Cars offer a lot of freedom, but that freedom comes at a steep cost. By some estimates, owning one can run you almost $10,000 per year.
Think you might be ready to let go? You’re in luck.
“If your household can function with one less car, there has never been a better time to sell,” writes money maven Suze Orman in a recent blog post. “You may be able to sell it for close to what you paid, or maybe even more.”
She’s not alone in her assessment. Another financial adviser says it’s been almost 40 years since various factors have lined up so perfectly to make selling your car such an attractive — and profitable — option.
Used car prices have surged this year
While some households needed one, two or even three cars in years past, the pandemic has seen many people ditch their commutes and rethink their finances.
“If you’re eager to reduce your spending, I am going to suggest you look in your garage or driveway,” Orman writes in the post.
New car manufacturing has stalled due to a worldwide shortage of semiconductor chips. And with the supply of new cars drying up, demand for used models has skyrocketed.
Prices have finally leveled off after months of steep increases in the spring. Still, the average cost of used cars and trucks in August was up 32% compared to the same month last year.
But prices may not stay inflated for long.
“The pace of production of new cars is expected to pick up soon,” Orman writes. “When that happens, what you can collect for your used car will likely fall. Now’s the time to use a car sale to help you work on important financial goals.”
Ownership can be a surprising burden
Dan Demian, a financial adviser with the money management service Albert, says Orman’s right on the money.
He estimates car ownership costs around $600 to $800 a month just for gas, loan payments and a reasonably priced auto insurance policy.
Once you add parking — which can cost hundreds in a big city — tires and regular maintenance, that budget could quickly double.
“It doesn’t really hit you [how expensive a car is] until you’re actually committed to it,” says Demian. “There are so many expenses associated with getting a car that it often defeats the purpose that the car serves.”
Coming around to that way of thinking? Demian suggests we’re currently at the peak for car prices, which should taper over the next six to 12 months before eventually returning to normal.
Where that money can go instead
If you could survive without a second car — or without a car at all — Orman encourages you to consider all of the other things you could do with that money.
“This can be such a financially liberating move if you are currently paying off a car loan,” she writes.
Specifically, Orman suggests redirecting that money to:
Build up an emergency fund. That monthly $800 turns into $9,600 over the course of a year. That can be a substantial cushion of cash, and if you put it into a high-yield savings account, it will have a chance to grow at a reasonable rate while you aren’t using it.
Pay down credit card debt. The high interest rates on credit cards can bury you if you don’t pay them off quickly. Dealing with debt can be a huge relief both financially and emotionally, Orman says.
Fully fund a Roth IRA. With $500 a month, you could max out your allowable contributions. Orman’s a huge fan of these retirement accounts because you won’t face a big tax bill later in life. You can open a Roth IRA with a bank, brokerage or robo advisor — one popular app lets you build one with “spare change.”

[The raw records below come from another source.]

**src/sltpg_pkg.sv**
```systemverilog
// constants, field layouts and types for the serial lane test pattern generator
package sltpg_pkg;

  localparam int MAX_LANES = 16;

  // register byte addresses
  localparam logic [7:0] CTRL_ADDR   = 8'h00;
  localparam logic [7:0] CFG0_ADDR   = 8'h04;
  localparam logic [7:0] CFG1_ADDR   = 8'h08;
  localparam logic [7:0] STATUS_ADDR = 8'h0c;

  // control register fields
  localparam int CTRL_LINK_EN_BIT = 0;
  localparam int CTRL_SEL_LSB     = 4;
  localparam int SEL_W            = 4;

  // link mode configuration fields
  localparam int CFG0_LANES_LSB = 0;
  localparam int LANES_W        = 5;
  localparam int CFG0_ENC64_BIT = 5;
  localparam int CFG0_S12_BIT   = 6;
  localparam int CFG0_RATE_LSB  = 8;
  localparam int RATE_W         = 4;
  localparam int CFG1_F_LSB     = 0;
  localparam int F_W            = 8;
  localparam int CFG1_MF_LSB    = 8;
  localparam int MF_W           = 16;

  // status register fields
  localparam int STAT_RUN_BIT  = 0;
  localparam int STAT_WAIT_BIT = 1;
  localparam int STAT_SEL_LSB  = 4;

  // reset values
  localparam logic [31:0] CTRL_RST  = 32'h0000_0000;
  localparam logic [31:0] CFG0_RST  = 32'h0000_0010;
  localparam logic [31:0] CFG1_RST  = 32'h0020_0001;

  // test pattern select encodings
  localparam logic [SEL_W-1:0] SEL_OFF       = 4'h0;
  localparam logic [SEL_W-1:0] SEL_PRBS7     = 4'h1;
  localparam logic [SEL_W-1:0] SEL_PRBS9     = 4'h2;
  localparam logic [SEL_W-1:0] SEL_PRBS15    = 4'h3;
  localparam logic [SEL_W-1:0] SEL_PRBS23    = 4'h4;
  localparam logic [SEL_W-1:0] SEL_PRBS31    = 4'h5;
  localparam logic [SEL_W-1:0] SEL_CLOCK     = 4'h6;
  localparam logic [SEL_W-1:0] SEL_RAMP      = 4'h7;
  localparam logic [SEL_W-1:0] SEL_TRANSPORT = 4'h8;

  localparam int PRBS_W    = 31;
  localparam int OCTET_W   = 8;
  localparam logic [7:0] CLK_HI_OCTET = 8'hff;
  localparam logic [7:0] CLK_LO_OCTET = 8'h00;
  localparam logic [3:0] TAIL_NIBBLE  = 4'h0;
  localparam logic [3:0] TOP_NIBBLE   = 4'hf;

  typedef enum logic [2:0] {
    ST_IDLE = 3'b001,
    ST_WAIT = 3'b010,
    ST_RUN  = 3'b100
  } sltpg_state_type;

  typedef struct packed {
    logic bypassLink;
    logic bypassTransport;
    logic patternActive;
  } sltpg_path_type;

  typedef struct packed {
    logic [LANES_W-1:0] laneCount;
    logic               enc64;
    logic               sample12;
    logic [RATE_W-1:0]  laneRate;
    logic [F_W-1:0]     octetsPerFrame;
    logic [MF_W-1:0]    octetsPerMf;
  } sltpg_cfg_type;

endpackage

```
**src/sltpg_top.sv**
```systemverilog
// test pattern generator for the serial lanes, with apb register access
//
// The address map and register access over APB are this design's own decisions.
module sltpg_top
  import sltpg_pkg::*;
#(
  parameter int NUM_LANES = 16
) (
  input  wire logic                                 clk_sys,
  input  wire logic                                 arst_n,
  input  wire logic                                 psel,
  input  wire logic                                 penable,
  input  wire logic                                 pwrite,
  input  wire logic [7:0]                           paddr,
  input  wire logic [31:0]                          pwdata,
  output logic      [31:0]                          prdata,
  output logic                                      pready,
  output logic                                      pslverr,
  input  wire logic                                 ilasDone,
  input  wire logic                                 serdesInitDone,
  input  wire logic                                 linkDataPhaseState,
  output logic                                      linkEnable,
  output sltpg_pkg::sltpg_path_type                 pathCtrl,
  output logic      [NUM_LANES-1:0]                 lanePowerEn,
  output logic      [sltpg_pkg::RATE_W-1:0]         laneRate,
  output logic      [NUM_LANES-1:0][7:0]            laneOctet
);
  import sltpg_pkg::*;

  // apb slave state
  logic [31:0]        ctrl_r, ctrl_nxt;
  logic [31:0]        cfg0_r, cfg0_nxt;
  logic [31:0]        cfg1_r, cfg1_nxt;
  logic [31:0]        prdata_r, prdata_nxt;
  logic               pready_r, pready_nxt;
  logic               pslverr_r, pslverr_nxt;
  logic               addrHit;
  logic               wrStrobe;

  sltpg_cfg_type      cfg;
  logic [SEL_W-1:0]   sel;
  logic               linkEn;
  logic               isPrbs;
  logic               needStart;
  logic               startOk;

  // sequencer state
  sltpg_state_type    state_r, state_nxt;
  logic               clkPhase_r, clkPhase_nxt;
  logic [F_W-1:0]     octInFrame_r, octInFrame_nxt;
  logic               frameOdd_r, frameOdd_nxt;
  logic [MF_W-1:0]    mfOct_r, mfOct_nxt;

  // lane generators
  logic [NUM_LANES-1:0][PRBS_W-1:0] prbs_r, prbs_nxt;
  logic [NUM_LANES-1:0][7:0]        octet_nxt, octet_r;
  sltpg_path_type                   path_r, path_nxt;
  logic [NUM_LANES-1:0]             power_r, power_nxt;
  logic [RATE_W-1:0]                rate_r, rate_nxt;
  logic                             linkEn_r;

  // eight prbs steps per clock, first bit lands in bit 7 of the octet
  function automatic logic [PRBS_W-1:0] prbsStep(input logic [PRBS_W-1:0] s,
                                                 input logic [SEL_W-1:0]  mode);
    logic [PRBS_W-1:0] t;
    logic              nb;
    t  = s;
    nb = 1'b0;
    for (int i = 0; i < OCTET_W; i++) begin
      case (mode)
        SEL_PRBS7:  nb = t[5] ^ t[6];
        SEL_PRBS9:  nb = t[4] ^ t[8];
        SEL_PRBS15: nb = t[13] ^ t[14];
        SEL_PRBS23: nb = t[17] ^ t[22];
        default:    nb = t[27] ^ t[30];
      endcase
      t = {t[PRBS_W-2:0], nb};
    end
    return t;
  endfunction

  assign cfg.laneCount      = cfg0_r[CFG0_LANES_LSB +: LANES_W];
  assign cfg.enc64          = cfg0_r[CFG0_ENC64_BIT];
  assign cfg.sample12       = cfg0_r[CFG0_S12_BIT];
  assign cfg.laneRate       = cfg0_r[CFG0_RATE_LSB +: RATE_W];
  assign cfg.octetsPerFrame = cfg1_r[CFG1_F_LSB +: F_W];
  assign cfg.octetsPerMf    = cfg1_r[CFG1_MF_LSB +: MF_W];
  assign sel                = ctrl_r[CTRL_SEL_LSB +: SEL_W];
  assign linkEn             = ctrl_r[CTRL_LINK_EN_BIT];

  // apb register access, one wait-free access cycle after setup
  always_comb begin
    ctrl_nxt    = ctrl_r;
    cfg0_nxt    = cfg0_r;
    cfg1_nxt    = cfg1_r;
    prdata_nxt  = prdata_r;
    pslverr_nxt = pslverr_r;
    pready_nxt  = psel & ~penable;
    addrHit     = 1'b1;
    wrStrobe    = psel & penable & pready_r & pwrite;
    if (paddr == CTRL_ADDR) begin
      addrHit = 1'b1;
    end else if (paddr == CFG0_ADDR) begin
      addrHit = 1'b1;
    end else if (paddr == CFG1_ADDR) begin
      addrHit = 1'b1;
    end else if (paddr == STATUS_ADDR) begin
      addrHit = 1'b1;
    end else begin
      addrHit = 1'b0;
    end
    if (psel & ~penable) begin
      pslverr_nxt = ~addrHit;
      prdata_nxt  = 32'h0000_0000;
      if (!pwrite) begin
        if (paddr == CTRL_ADDR) begin
          prdata_nxt = ctrl_r;
        end else if (paddr == CFG0_ADDR) begin
          prdata_nxt = cfg0_r;
        end else if (paddr == CFG1_ADDR) begin
          prdata_nxt = cfg1_r;
        end else if (paddr == STATUS_ADDR) begin
          prdata_nxt[STAT_RUN_BIT]               = (state_r == ST_RUN);
          prdata_nxt[STAT_WAIT_BIT]              = (state_r == ST_WAIT);
          prdata_nxt[STAT_SEL_LSB +: SEL_W]      = sel;
        end
      end
    end
    if (wrStrobe) begin
      if (paddr == CTRL_ADDR) begin
        ctrl_nxt[CTRL_LINK_EN_BIT] = pwdata[CTRL_LINK_EN_BIT];
        // select held while the link runs so a live stream never changes mode
        if (!linkEn) begin
          ctrl_nxt[CTRL_SEL_LSB +: SEL_W] = pwdata[CTRL_SEL_LSB +: SEL_W];
        end
      end else if (paddr == CFG0_ADDR) begin
        cfg0_nxt = {20'h0_0000, pwdata[11:8], 1'b0, pwdata[6:0]};
      end else if (paddr == CFG1_ADDR) begin
        cfg1_nxt = {8'h00, pwdata[23:0]};
      end
    end
  end

  always_ff @(posedge clk_sys or negedge arst_n) begin
    if (!arst_n) begin
      ctrl_r    <= CTRL_RST;
      cfg0_r    <= CFG0_RST;
      cfg1_r    <= CFG1_RST;
      prdata_r  <= 32'h0000_0000;
      pready_r  <= 1'b0;
      pslverr_r <= 1'b0;
    end else begin
      ctrl_r    <= ctrl_nxt;
      cfg0_r    <= cfg0_nxt;
      cfg1_r    <= cfg1_nxt;
      prdata_r  <= prdata_nxt;
      pready_r  <= pready_nxt;
      pslverr_r <= pslverr_nxt;
    end
  end

  assign isPrbs    = (sel >= SEL_PRBS7) && (sel <= SEL_PRBS31);
  // ramp and transport wait for the link to be ready, raw modes do not
  assign needStart = (sel == SEL_RAMP) || (sel == SEL_TRANSPORT);
  assign startOk   = cfg.enc64 ? serdesInitDone : ilasDone;

  // sequencer: idle, waiting for link start, running
  always_comb begin
    state_nxt      = state_r;
    clkPhase_nxt   = clkPhase_r;
    octInFrame_nxt = octInFrame_r;
    frameOdd_nxt   = frameOdd_r;
    mfOct_nxt      = mfOct_r;
    case (state_r)
      ST_IDLE: begin
        if (linkEn && sel != SEL_OFF) begin
          state_nxt = needStart ? ST_WAIT : ST_RUN;
        end
      end
      ST_WAIT: begin
        if (!linkEn) begin
          state_nxt = ST_IDLE;
        end else if (startOk) begin
          state_nxt = ST_RUN;
        end
      end
      ST_RUN: begin
        clkPhase_nxt = ~clkPhase_r;
        if (octInFrame_r + 8'h01 >= cfg.octetsPerFrame) begin
          octInFrame_nxt = 8'h00;
          frameOdd_nxt   = ~frameOdd_r;
        end else begin
          octInFrame_nxt = octInFrame_r + 8'h01;
        end
        // counter spans the multiframe, low byte wraps past 0xff on its own
        if (mfOct_r + 16'h0001 >= cfg.octetsPerMf) begin
          mfOct_nxt = 16'h0000;
        end else begin
          mfOct_nxt = mfOct_r + 16'h0001;
        end
        if (!linkEn) begin
          state_nxt = ST_IDLE;
        end else if (sel == SEL_TRANSPORT && !cfg.enc64 && !linkDataPhaseState) begin
          state_nxt = ST_WAIT;
        end
      end
      default: state_nxt = ST_IDLE;
    endcase
    if (state_nxt != ST_RUN) begin
      clkPhase_nxt   = 1'b0;
      octInFrame_nxt = 8'h00;
      frameOdd_nxt   = 1'b0;
      mfOct_nxt      = 16'h0000;
    end
  end

  always_ff @(posedge clk_sys or negedge arst_n) begin
    if (!arst_n) begin
      state_r      <= ST_IDLE;
      clkPhase_r   <= 1'b0;
      octInFrame_r <= 8'h00;
      frameOdd_r   <= 1'b0;
      mfOct_r      <= 16'h0000;
    end else begin
      state_r      <= state_nxt;
      clkPhase_r   <= clkPhase_nxt;
      octInFrame_r <= octInFrame_nxt;
      frameOdd_r   <= frameOdd_nxt;
      mfOct_r      <= mfOct_nxt;
    end
  end

  // per-lane pattern generation
  for (genvar l = 0; l < NUM_LANES; l++) begin : g_lane
    localparam logic [PRBS_W-1:0] SEED = PRBS_W'(l + 1);
    localparam logic [1:0]        IDX8 = 2'(l % 4);
    localparam logic [3:0]        IDX12 = 4'(l % 8);
    logic [63:0] frame12;
    logic        laneOn;
    assign frame12 = {TOP_NIBBLE - IDX12, IDX12, 4'h1,
                      TOP_NIBBLE - IDX12, IDX12, 4'h2,
                      TOP_NIBBLE - IDX12, IDX12, 4'h3,
                      TOP_NIBBLE - IDX12, IDX12, 4'h4,
                      TOP_NIBBLE - IDX12, IDX12, 4'h5,
                      TAIL_NIBBLE};
    assign laneOn  = (LANES_W'(l) < cfg.laneCount);

    always_comb begin
      prbs_nxt[l]  = prbs_r[l];
      octet_nxt[l] = 8'h00;
      if (state_r != ST_RUN) begin
        prbs_nxt[l] = SEED;
      end else if (isPrbs) begin
        prbs_nxt[l] = prbsStep(prbs_r[l], sel);
      end
      if (state_r == ST_RUN && laneOn) begin
        if (isPrbs) begin
          octet_nxt[l] = prbs_nxt[l][7:0];
        end else if (sel == SEL_CLOCK) begin
          octet_nxt[l] = clkPhase_r ? CLK_LO_OCTET : CLK_HI_OCTET;
        end else if (sel == SEL_RAMP) begin
          octet_nxt[l] = mfOct_r[7:0];
        end else if (sel == SEL_TRANSPORT) begin
          if (cfg.sample12) begin
            octet_nxt[l] = frame12[63 - 8 * octInFrame_r[2:0] -: 8];
          end else begin
            octet_nxt[l] = frameOdd_r ? ~{6'h00, IDX8} : {6'h00, IDX8};
          end
        end
      end
    end

    always_ff @(posedge clk_sys or negedge arst_n) begin
      if (!arst_n) begin
        prbs_r[l]  <= SEED;
        octet_r[l] <= 8'h00;
      end else begin
        prbs_r[l]  <= prbs_nxt[l];
        octet_r[l] <= octet_nxt[l];
      end
    end
  end

  // datapath steering and serializer setup
  always_comb begin
    path_nxt.bypassLink      = isPrbs || (sel == SEL_CLOCK);
    path_nxt.bypassTransport = path_nxt.bypassLink ||
                               (sel == SEL_RAMP) ||
                               (sel == SEL_TRANSPORT);
    path_nxt.patternActive   = (state_r == ST_RUN);
    if (sel == SEL_OFF) begin
      path_nxt = '0;
    end
    // mode plays no part here: lanes and rate come from link config alone
    for (int i = 0; i < NUM_LANES; i++) begin
      power_nxt[i] = (LANES_W'(i) < cfg.laneCount);
    end
    rate_nxt = cfg.laneRate;
  end

  always_ff @(posedge clk_sys or negedge arst_n) begin
    if (!arst_n) begin
      path_r   <= '0;
      power_r  <= '0;
      rate_r   <= '0;
      linkEn_r <= 1'b0;
    end else begin
      path_r   <= path_nxt;
      power_r  <= power_nxt;
      rate_r   <= rate_nxt;
      linkEn_r <= linkEn;
    end
  end

  assign prdata      = prdata_r;
  assign pready      = pready_r;
  assign pslverr     = pslverr_r;
  assign linkEnable  = linkEn_r;
  assign pathCtrl    = path_r;
  assign lanePowerEn = power_r;
  assign laneRate    = rate_r;
  assign laneOctet   = octet_r;

endmodule // sltpg_top

```
**config.mk**
```make
export PLATFORM = sky130hd
export DESIGN_NAME = sltpg_top
export DESIGN_NICKNAME = d
export VERILOG_FILES = /design/src/sltpg_pkg.sv /design/src/sltpg_top.sv
export SDC_FILE = /design/constraint.sdc
export NUM_CORES = 2
export LEC_CHECK = 0
export ABC_AREA = 1
export CAP_MARGIN = 20
export CELL_PAD_IN_SITES_DETAIL_PLACEMENT = 0
export CELL_PAD_IN_SITES_GLOBAL_PLACEMENT = 1
export CORE_AREA = 2 2 290 292
export CTS_CLUSTER_SIZE = 14
export DETAILED_ROUTE_END_ITERATION = 8
export DIE_AREA = 0 0 292 294
export DONT_BUFFER_PORTS = 1
export PLACE_DENSITY_LB_ADDON = 0.1
export SLEW_MARGIN = 20
export SYNTH_ARGS = -nofsm -noshare
export SYNTH_HDL_FRONTEND = slang
export SYNTH_SLANG_ARGS = --single-unit
```
**constraint.sdc**
```tcl
create_clock -name clk_sys -period 7.3 [get_ports clk_sys]
set_clock_uncertainty 0.05 [all_clocks]
set_input_delay 1.46 -clock clk_sys [delete_from_list [all_inputs] [get_ports clk_sys]]
set_output_delay 1.46 -clock clk_sys [all_outputs]
set_load 0.02 [all_outputs]
```
==> out/metrics.yaml <==
global_route:
  grt_max_degree: 744
  grt_pass1_wl_mm: 218
  grt_pass1_vias: 36372
  grt.total_usage_pct: 32.5
  antenna_found_initial: 6
  overflow: 0
worst_setup_path:
  max_stage_delay_ns: 0.81
  critPathRequiredTime_ns: 7.80
  crit_slowest_cell: "buf_4"
  crit_top_cell: "nand3_1"
  worstSetupStartpointType: "register"
  worstSetupPathType: "reg2reg"
  crit_path_end_kind: "register"
  critical_path.cell_chain: "nor2_1 > nand2_2 > nand2_8 > buf_4 > nand3_1 > o21ai_1 > nand2_1 > nand3_1 > nand3_1 > nand3_1 > nand3_1 > nand2_1 > inv_1"
  crit_fanout: 66
  worstPathArrival_ns: 4.34
  reg2reg_depth: 13
clocking:
  htreeDepth: 3
  cts_sinks: 743
  worst_skew_pair.late_latency_ns: 0.66
  root_buffer: "clkbuf_16"
  postCtsHoldBufs: 0
  cts_setup_buffers: 0
  clk_path_buf_depth: 3
  cts_repair_resize_count: 0
  tritoncts: "done"
  numCtsBuffers: 85
  cts.clk_slew.worst_paths_ns: 0.06
synth:
  synth.yosys.warnings: 0
  synthArstFlopShare_pct: 100
  syn-cell-area_sq_um: 41900
  synth.distinct_cells: 54
  synth_edf_count: 0
  ys_dominant_reg_cell: "dfrtp_1"
  netlist_instances: 5649
  ys_ff_latch: 743
  avgSynthCellArea_sq_um: 7.41
  seq_area_frac_synth_pct: 44.5
sta:
  tightest_slew_ns: 1.18
  finalCriticalPeriod_ns: 3.85
  hold_viol_final: 0
  setup_violations: 0
  slew_headroom_pct: 21.4
  rsz0062_at_grt: "no"
  maxSlewViolCount: 0
  fin_tns_setup_ns: 0
  fmax_ghz: 0.260
  fin_crit_sh_pct: 52.7
layout:
  finalNonFillerCells: 6609
  nets: 5536
  drive_gt1_share_pct: 5.39
  postLayoutCoreUtil_pct: 54.9
  area_delta_synth_final_pct: 8.72
place:
  place_inst: 6446
  dpl.hpwl_mm: 87.9
  portBuffers: 0
  place_congestion: 0.919
die:
  die_height_um: 294
  core_sq_um: 82900
  die-area_sq_um: 85800
  num_io_pins: 234
  start_util_pct: 50.5
  die_w_um: 292
  rows: 106
pwr:
  clkPwrFrac_pct: 52.2
  p_sw_mw: 1.94
  powerDensity_nw_per_um2: 194
  sw_frac_of_total_pct: 22.0
  p_seq_share_pct: 46.6
  cellLeakagePower_nw: 21.0
  p_comb_share_pct: 1.2
  ir_drop_mv: 0.170
  power.internal_mw: 6.90
route:
  wl_per_cell_um: 21.3
  first_iter_violations: 3950
  post-route-drc-count: 0
  via_per_inst: 5.75
  drt_pass1_iterations: 6
  wl_mm: 141
  final_antenna_net_count: 0
  vias: 38004
status:
  status: "complete, no violations"
run:
  drv_cap: 0
worst_hold_path:
  min_path_type: "reg2reg"
  whs_path_depth: 0
[worst paths after layout]
kind	start	endpoint	slack, ns
min	cfg0_r[8]	laneRate[0]	0.36
min in group asynchronous	arst_n	prbs_r[146]	0.45
min reg2reg	cfg0_r[8]	laneRate[0]	0.36
max	ctrl_r[6]	laneOctet[26]	3.45
max in group asynchronous	arst_n	cfg1_r[12]	4.58
max reg2reg	ctrl_r[6]	laneOctet[26]	3.45
[worst max-delay path, delay by kind of cell (launching register included)]
| family | cells | cell delay (ns) |
|---|---|---|
| buffers and inverters | 2 | 0.85 |
| AOI/OAI and AO/OA | 1 | 0.38 |
| DFF | 1 | 0.49 |
| and+or+nand+nor | 10 | 1.88 |
[cell usage after synthesis, types with 6 or more instances]
cell      number  share of area (%)
a311oi_1      23               0.48
nand4_1       26               0.39
xor2_1        97                2.0
buf_1         34               0.30
o21ai_1       18               0.22
a31oi_1       35               0.52
nor2_1       557                5.0
dfstp_2       37                2.3
nor2_2         6              0.090
o31ai_1       78                1.4
nor3_1        62               0.74
nand3_1      609                7.3
a211oi_1      27               0.48
inv_2          6              0.054
nand3b_1       6               0.11
buf_2         67               0.80
o22ai_1       29               0.43
clkbuf_1     215                1.9
inv_1        684                6.1
o211ai_1      39               0.70
nand2_1     1198                 11
o21ai_0      615                7.4
o221ai_1       7               0.15
or2_2         11               0.16
buf_4         19               0.34
xnor2_1      126                2.6
a21oi_1      218                2.6
a32oi_1       10               0.21
ha_1          30               0.90
dfrtp_1      706                 42
a211oi_2       9               0.27
[power groups by stage]
stage	Sequential [mW]	Clock (mW)	Combinational, mW
2_1_floorplan	4.20	0	0.0175
3_3_place_gp	4.20	0	0.0193
3_5_place_dp	4.20	0	0.0193
4_1_cts	4.13	4.68	0.0194
5_1_grt	4.12	4.84	0.125
6_report	4.13	4.61	0.107
[cells by family (layout without fill, tap and decap cells)]
group	Yosys count	after routing	synth area share, %
and+or+nand+nor	2490	2490	24.9
AOI/OAI and AO/OA	1135	1135	15.4
adders and majority gates	30	30	0.897
muxes	1	1	0.0239
other	1	9	0.00896
xor gates and xnor gates	223	223	4.67
DFF	743	743	44.5
buffers and inverters	1026	898	9.59
[sequential cells by signal, indices dropped and copies added, names as in the netlist]
| signal | cells |
|---|---|
| pslverr | 1 |
| mfOct_r | 16 |
| cfg0_r | 11 |
| cfg1_r | 24 |
| lanePowerEn | 16 |
| prbs_r | 496 |
| octInFrame_r | 8 |
| state_r | 3 |
| laneRate | 4 |
| clkPhase_r | 1 |
| pathCtrl | 3 |
| prdata | 24 |
| laneOctet | 128 |
| ctrl_r | 5 |
| frameOdd_r | 1 |
| pready | 1 |
| linkEnable | 1 |
[through the flow]
step / power (mW) / area (sq um) / hold WS (ns) / setup slack, ns
after global placement: 4.22 / 42400 / 0.346 / 3.48
after CTS: 8.83 / 45400 / 0.369 / 3.49
final: 8.85 / 45500 / 0.359 / 3.45
after detailed placement: 4.22 / 42400 / 0.346 / 3.50
after global routing: 9.09 / 45500 / 0.384 / 3.16
after floorplan: 4.22 / 41900 / 0.325 / 4.24
[area by class of cell]
class | count | area (sq um)
fillers | 8054 | 37400
multi-input cells | 3887 | 19300
flip-flops and latches | 743 | 18600
inverters | 690 | 2610
clock buffers | 119 | 2490
well taps | 1080 | 1350
repair buffers | 51 | 558
clock inverters | 38 | 505
diodes | 1 | 2.50
[layout by cell type, fill, tap and decap left out, drive strengths merged, types with 36 or more instances in the layout]
cell,count
dfrtp,706
nor2,564
clkbuf,119
inv,693
nand3,610
xnor2,126
a21oi,218
o211ai,39
a211oi,36
nor3,67
nand2,1202
o31ai,78
o21ai,634
buf,51
xor2,97
dfstp,37
[routing by layer]
layer  GRT usage (%)  vias to the layer above  wire length (um)
li1                -                    17972                 -
met1            46.2                    18373             62600
met2            49.8                     1431             62700
met3            6.34                      220             11300
met4            10.4                        8              3800
met5               0                        -                52
Power figures use the tool's default switching activity.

If you absolutely must buy a car right now
While today’s high prices are great for car owners, they can be terrifying for anyone who needs to buy a car in the near future.
“I would definitely say you should first rule out any other possible means of cheaper transportation,” says Demian. “There are so many options you can use to get around now.”
If you absolutely must buy a car now, he suggests spending a little time to save up for a larger down payment to help lower your monthly loan payments in the long run.
You can save even more by shopping around for a better rate on a car loan instead of accepting whatever your bank or dealership offers you.
Otherwise, Demian recommends looking long and hard for a secondhand car that fits your budget. He tells his clients to follow the 10/30 rule: Your car payment shouldn’t add up to more than 10% of your monthly income, and the vehicle shouldn’t be worth more than 30% of your annual income.
If driving from lot to lot looking for deals doesn’t work with your schedule, you can always simplify your search and buy a used car entirely online.
This article provides information only and should not be construed as advice. It is provided without warranty of any kind.